My head is still reeling from the stupidity of that thought. Having a man down is all consuming – like having an infant again, except without the nine months you have to mentally prepare. In a typical blogpost, it is here that I might start giving examples of all the extra things I have to do. But I won’t now. Because it’s too humiliating for me to list things that other women do regularly (like buy food and prepare meals for their husbands) which, to me, falls into the category of martyred service. I know it’s no big deal to have to change light bulbs. All I’m saying is, that’s not something I usually do.

And there are about a hundred things like that, little and big, that I now do all day, every day. They’re not difficult, and each one in and of itself, is not time consuming. But they all add up to the colossal contribution that my husband typically makes to the household – a contribution that I, for the most part, have taken for granted.

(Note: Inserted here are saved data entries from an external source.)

[src/rtl/parking_gate_scheduler.sv]
// Shared barrier gate sequencer: arbitrates entrance/exit lanes, runs the password
// handshake for entries, times the gate-open window and tracks lot occupancy.
module parking_gate_scheduler #(
    parameter int unsigned CAPACITY    = 8,
    parameter int unsigned CNT_W       = 4,
    parameter int unsigned OPEN_CYCLES = 50,
    parameter int unsigned PW_TIMEOUT  = 100
) (
    input  logic             clk,
    input  logic             reset,
    input  logic             entry_req,
    input  logic             exit_req,
    input  logic             pw_valid,
    input  logic             pw_ok,
    output logic             grant_entry,
    output logic             gate_open,
    output logic             green_led,
    output logic             red_led,
    output logic [CNT_W-1:0] occupancy,
    output logic             full,
    output logic             empty
);

    localparam int unsigned TMax   = (OPEN_CYCLES > PW_TIMEOUT) ? OPEN_CYCLES : PW_TIMEOUT;
    localparam int unsigned TimerW = $clog2(TMax + 1);

    localparam logic [TimerW-1:0] OpenLast = TimerW'(OPEN_CYCLES - 1);
    localparam logic [TimerW-1:0] AuthLast = TimerW'(PW_TIMEOUT - 1);
    localparam logic [CNT_W-1:0]  CapVal   = CNT_W'(CAPACITY);

    typedef enum logic [2:0] {
        StIdle,
        StEntryAuth,
        StEntryOpen,
        StExitOpen,
        StWaitClear
    } state_e;

    state_e            state_q;
    logic [TimerW-1:0] timer_q;
    logic              rr_exit_q;      // 1: exit lane won the last arbitration
    logic              served_exit_q;  // lane whose sensor WAIT_CLEAR watches
    logic              grant_q;
    logic              gate_q;
    logic              red_q;
    logic              full_q;
    logic              empty_q;
    logic [CNT_W-1:0]  occ_q;

    logic             entry_elig;
    logic             exit_elig;
    logic             pick_entry;
    logic             pick_exit;
    logic             clear_req;
    logic [CNT_W-1:0] occ_inc;
    logic [CNT_W-1:0] occ_dec;

    // Lane eligibility and round-robin winner selection for IDLE.
    always_comb begin
        entry_elig = entry_req && !full_q;
        exit_elig  = exit_req && !empty_q;
        // On a tie the lane opposite the previous winner is served.
        pick_entry = entry_elig && (!exit_elig || rr_exit_q);
        pick_exit  = exit_elig && !pick_entry;
        clear_req  = served_exit_q ? exit_req : entry_req;
        occ_inc    = occ_q + CNT_W'(1);
        occ_dec    = occ_q - CNT_W'(1);
    end

    // Gate FSM with registered outputs, timer and occupancy counter.
    always_ff @(posedge clk) begin
        if (reset) begin
            state_q       <= StIdle;
            timer_q       <= '0;
            rr_exit_q     <= 1'b1;
            served_exit_q <= 1'b0;
            grant_q       <= 1'b0;
            gate_q        <= 1'b0;
            red_q         <= 1'b0;
            full_q        <= 1'b0;
            empty_q       <= 1'b1;
            occ_q         <= '0;
        end else begin
            unique case (state_q)
                StIdle: begin
                    timer_q <= '0;
                    if (pick_entry) begin
                        state_q       <= StEntryAuth;
                        grant_q       <= 1'b1;
                        red_q         <= 1'b0;
                        rr_exit_q     <= 1'b0;
                        served_exit_q <= 1'b0;
                    end else if (pick_exit) begin
                        state_q       <= StExitOpen;
                        gate_q        <= 1'b1;
                        red_q         <= 1'b0;
                        rr_exit_q     <= 1'b1;
                        served_exit_q <= 1'b1;
                        occ_q         <= occ_dec;
                        full_q        <= 1'b0;
                        empty_q       <= (occ_dec == '0);
                    end else begin
                        red_q <= full_q;
                    end
                end
                StEntryAuth: begin
                    // A correct password wins even on the final timeout cycle.
                    if (pw_valid && pw_ok) begin
                        state_q <= StEntryOpen;
                        grant_q <= 1'b0;
                        gate_q  <= 1'b1;
                        red_q   <= 1'b0;
                        timer_q <= '0;
                        occ_q   <= occ_inc;
                        empty_q <= 1'b0;
                        full_q  <= (occ_inc == CapVal);
                    end else if (timer_q == AuthLast) begin
                        state_q <= StIdle;
                        grant_q <= 1'b0;
                        red_q   <= full_q;
                        timer_q <= '0;
                    end else begin
                        timer_q <= timer_q + TimerW'(1);
                        if (pw_valid) begin
                            red_q <= 1'b1;
                        end
                    end
                end
                StEntryOpen, StExitOpen: begin
                    if (timer_q == OpenLast) begin
                        state_q <= StWaitClear;
                        gate_q  <= 1'b0;
                        timer_q <= '0;
                    end else begin
                        timer_q <= timer_q + TimerW'(1);
                    end
                end
                StWaitClear: begin
                    // Hold until the served car has left the sensor.
                    if (!clear_req) begin
                        state_q <= StIdle;
                        red_q   <= full_q;
                    end
                end
                default: begin
                    state_q <= StIdle;
                end
            endcase
        end
    end

    assign grant_entry = grant_q;
    assign gate_open   = gate_q;
    assign green_led   = gate_q;
    assign red_led     = red_q;
    assign occupancy   = occ_q;
    assign full        = full_q;
    assign empty       = empty_q;

endmodule

[config.mk]
export PLATFORM = sky130hd
export DESIGN_NAME = parking_gate_scheduler
export DESIGN_NICKNAME = d
export VERILOG_FILES = /design/src/rtl/parking_gate_scheduler.sv
export SDC_FILE = /design/constraint.sdc
export NUM_CORES = 1
export LEC_CHECK = 0
export ABC_AREA = 1
export ABC_CLOCK_PERIOD_IN_PS = 1500
export BUFFER_PORTS_ARGS = -buffer_cell sky130_fd_sc_hd__buf_2
export CAP_MARGIN = 20
export CORE_ASPECT_RATIO = 1.5
export CORE_MARGIN = 2
export CORE_UTILIZATION = 51
export CTS_BUF_LIST = sky130_fd_sc_hd__clkbuf_16
export DETAILED_ROUTE_END_ITERATION = 16
export GPL_ROUTABILITY_DRIVEN = 0
export PLACE_DENSITY = 0.74
export RECOVER_POWER = 100
export SYNTH_ARGS = -nofsm -noshare
export SYNTH_HDL_FRONTEND = slang
export SYNTH_SLANG_ARGS = --single-unit
[constraint.sdc]
create_clock -name clk -period 1.5 [get_ports clk]
set_clock_uncertainty 0.15 [all_clocks]
set_input_delay 0.3 -clock clk [delete_from_list [all_inputs] [get_ports clk]]
set_output_delay 0.3 -clock clk [all_outputs]
set_load 0.02 [all_outputs]
### src/rtl/afe_pkg.sv
// afe_pkg: SPI frame layout and register map shared by afe_tot_array and its SPI slave
package afe_pkg;
  typedef logic [6:0] addr_t;
  localparam int FRAME_W = 24;
  localparam int DATA_W = 16;
  localparam int HDR_W = FRAME_W - DATA_W;
  localparam int RW_BIT = 23;
  localparam addr_t ADDR_GPIO = 7'h00;
  localparam addr_t ADDR_STATUS = 7'h01;
  localparam addr_t ADDR_RESULT_BASE = 7'h10;
  localparam int ST_VALID_BIT = 15;
  localparam int ST_OVF_LSB = 8;
  localparam int ST_HIT_LSB = 0;
endpackage

### src/rtl/afe_spi_slave.sv
// afe_spi_slave: oversampled SPI mode-0 slave, 24-bit R/W frames, commits only complete frames at CS_B rise
module afe_spi_slave (
  input  logic        clk,
  input  logic        rst,
  input  logic        cs_b_i,
  input  logic        sclk_i,
  input  logic        mosi_i,
  input  logic [15:0] rdata_i,
  output logic [6:0]  addr_o,
  output logic [15:0] wdata_o,
  output logic        wr_o,
  output logic        rd_o,
  output logic        miso_o
);
  import afe_pkg::*;
  logic [2:0] cs_q, sclk_q;
  logic [1:0] mosi_q;
  logic [4:0] cnt_q, cnt_d;
  logic [DATA_W-1:0] sh_q, sh_d, tx_q, tx_d;
  logic [6:0] addr_q, addr_d;
  logic rw_q, rw_d, miso_q, miso_d;
  logic cs_s, cs_rise, sclk_rise, sclk_fall, full;
  assign cs_s = cs_q[1];
  assign cs_rise = cs_q[1] & ~cs_q[2];
  assign sclk_rise = sclk_q[1] & ~sclk_q[2];
  assign sclk_fall = ~sclk_q[1] & sclk_q[2];
  assign full = cnt_q == 5'(FRAME_W);
  assign addr_o = addr_q;
  assign wdata_o = sh_q;
  assign wr_o = cs_rise & rw_q & full;
  assign rd_o = cs_rise & ~rw_q & full;
  assign miso_o = miso_q;
  always_ff @(posedge clk or posedge rst)
    if (rst) begin
      cs_q <= '1;
      sclk_q <= '0;
      mosi_q <= '0;
      cnt_q <= '0;
      sh_q <= '0;
      tx_q <= '0;
      addr_q <= '0;
      rw_q <= 1'b0;
      miso_q <= 1'b0;
    end else begin
      cs_q <= {cs_q[1:0], cs_b_i};
      sclk_q <= {sclk_q[1:0], sclk_i};
      mosi_q <= {mosi_q[0], mosi_i};
      cnt_q <= cnt_d;
      sh_q <= sh_d;
      tx_q <= tx_d;
      addr_q <= addr_d;
      rw_q <= rw_d;
      miso_q <= miso_d;
    end
  // counter saturates so an overlong frame can never alias back to a full one
  always_comb begin
    cnt_d = cnt_q;
    sh_d = sh_q;
    tx_d = tx_q;
    addr_d = addr_q;
    rw_d = rw_q;
    miso_d = miso_q;
    if (cs_s) begin
      cnt_d = '0;
      sh_d = '0;
      tx_d = '0;
      miso_d = 1'b0;
    end else if (sclk_rise) begin
      sh_d = {sh_q[DATA_W-2:0], mosi_q[1]};
      cnt_d = &cnt_q ? cnt_q : cnt_q + 5'd1;
      if (cnt_q == 5'(HDR_W - 1)) begin
        addr_d = {sh_q[5:0], mosi_q[1]};
        rw_d = sh_q[RW_BIT - DATA_W - 1];
      end
    end else if (sclk_fall) begin
      miso_d = 1'b0;
      if (cnt_q == 5'(HDR_W)) begin
        miso_d = rdata_i[DATA_W-1];
        tx_d = {rdata_i[DATA_W-2:0], 1'b0};
      end else if (cnt_q > 5'(HDR_W) && cnt_q < 5'(FRAME_W)) begin
        miso_d = tx_q[DATA_W-1];
        tx_d = {tx_q[DATA_W-2:0], 1'b0};
      end
    end
  end
endmodule
### src/rtl/arb5_8b_rr_pkg.sv
// Shared constants and state encoding for the five-requester round-robin arbiter.
package arb5_8b_rr_pkg;

    localparam int unsigned ARB_N_REQ = 5;
    localparam int unsigned ARB_SRC_W = 3;

    typedef enum logic {
        ST_IDLE  = 1'b0,
        ST_GRANT = 1'b1
    } arb_state_e;

endpackage
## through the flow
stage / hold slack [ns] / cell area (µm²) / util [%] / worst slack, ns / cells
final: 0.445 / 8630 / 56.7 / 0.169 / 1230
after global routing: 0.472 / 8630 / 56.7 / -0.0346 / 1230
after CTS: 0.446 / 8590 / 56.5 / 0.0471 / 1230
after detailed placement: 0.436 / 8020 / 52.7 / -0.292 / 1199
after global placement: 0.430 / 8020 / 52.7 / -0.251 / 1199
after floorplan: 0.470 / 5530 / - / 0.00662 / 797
===== config.mk =====
export PLATFORM = sky130hd
export DESIGN_NAME = prod_accumulator_flat
export DESIGN_NICKNAME = d
export VERILOG_FILES = /design/src/rtl/prod_accumulator_pkg.sv /design/src/rtl/prod_accumulator_if.sv /design/src/rtl/prod_accumulator_fifo.sv /design/src/rtl/prod_accumulator.sv /design/src/flat_wrapper.sv
export SDC_FILE = /design/constraint.sdc
export NUM_CORES = 1
export LEC_CHECK = 0
export ABC_AREA = 1
export BUFFER_PORTS_ARGS = -buffer_cell sky130_fd_sc_hd__buf_2
export CORE_UTILIZATION = 45
export DETAILED_ROUTE_END_ITERATION = 10
export MAX_ROUTING_LAYER = met4
export PLACE_DENSITY = 0.62
export SLEW_MARGIN = 15
export SYNTH_ARGS = -nofsm -noshare
export SYNTH_HDL_FRONTEND = slang
export SYNTH_HIERARCHICAL = 1
export SYNTH_SLANG_ARGS = --single-unit

===== constraint.sdc =====
create_clock -name clk -period 8.3 [get_ports clk]
set_input_delay 0 -clock clk [delete_from_list [all_inputs] [get_ports clk]]
set_output_delay 0 -clock clk [all_outputs]
set_load 0.02 [all_outputs]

It didn’t take me an entire month to come to this conclusion. But it did take me a while to stop feeling sorry enough for myself in order to be able to write about it. To figure out how to manage his chores and responsibilities enough to find the time to write at all.

Sunday, March 14, 2010

Here's Why I Hate Today

I haven't posted in a long time, and this seems a terrible way to get back into it. Nevertheless, I just need to vent. So here I go. This is why I hate today:

1. We have too many clocks to reset.
2. It’s plant-watering day.
3. I can’t find A Beautiful Mind anywhere.
4. Blockbuster rescinded their Grace Period policy – but neglected to mention it the last time I rented movies.
5. My kid’s Science Fair partner just bailed.
6. Our phone is dead.
7. There are too many hungry people around me that insist on being fed.
8. It’s only 6 pm and I’ve eaten all my Weight Watcher points for the day.
9. Everyone seems grumpy.
10. Two of my online Scrabble games have impossibly constipated boards.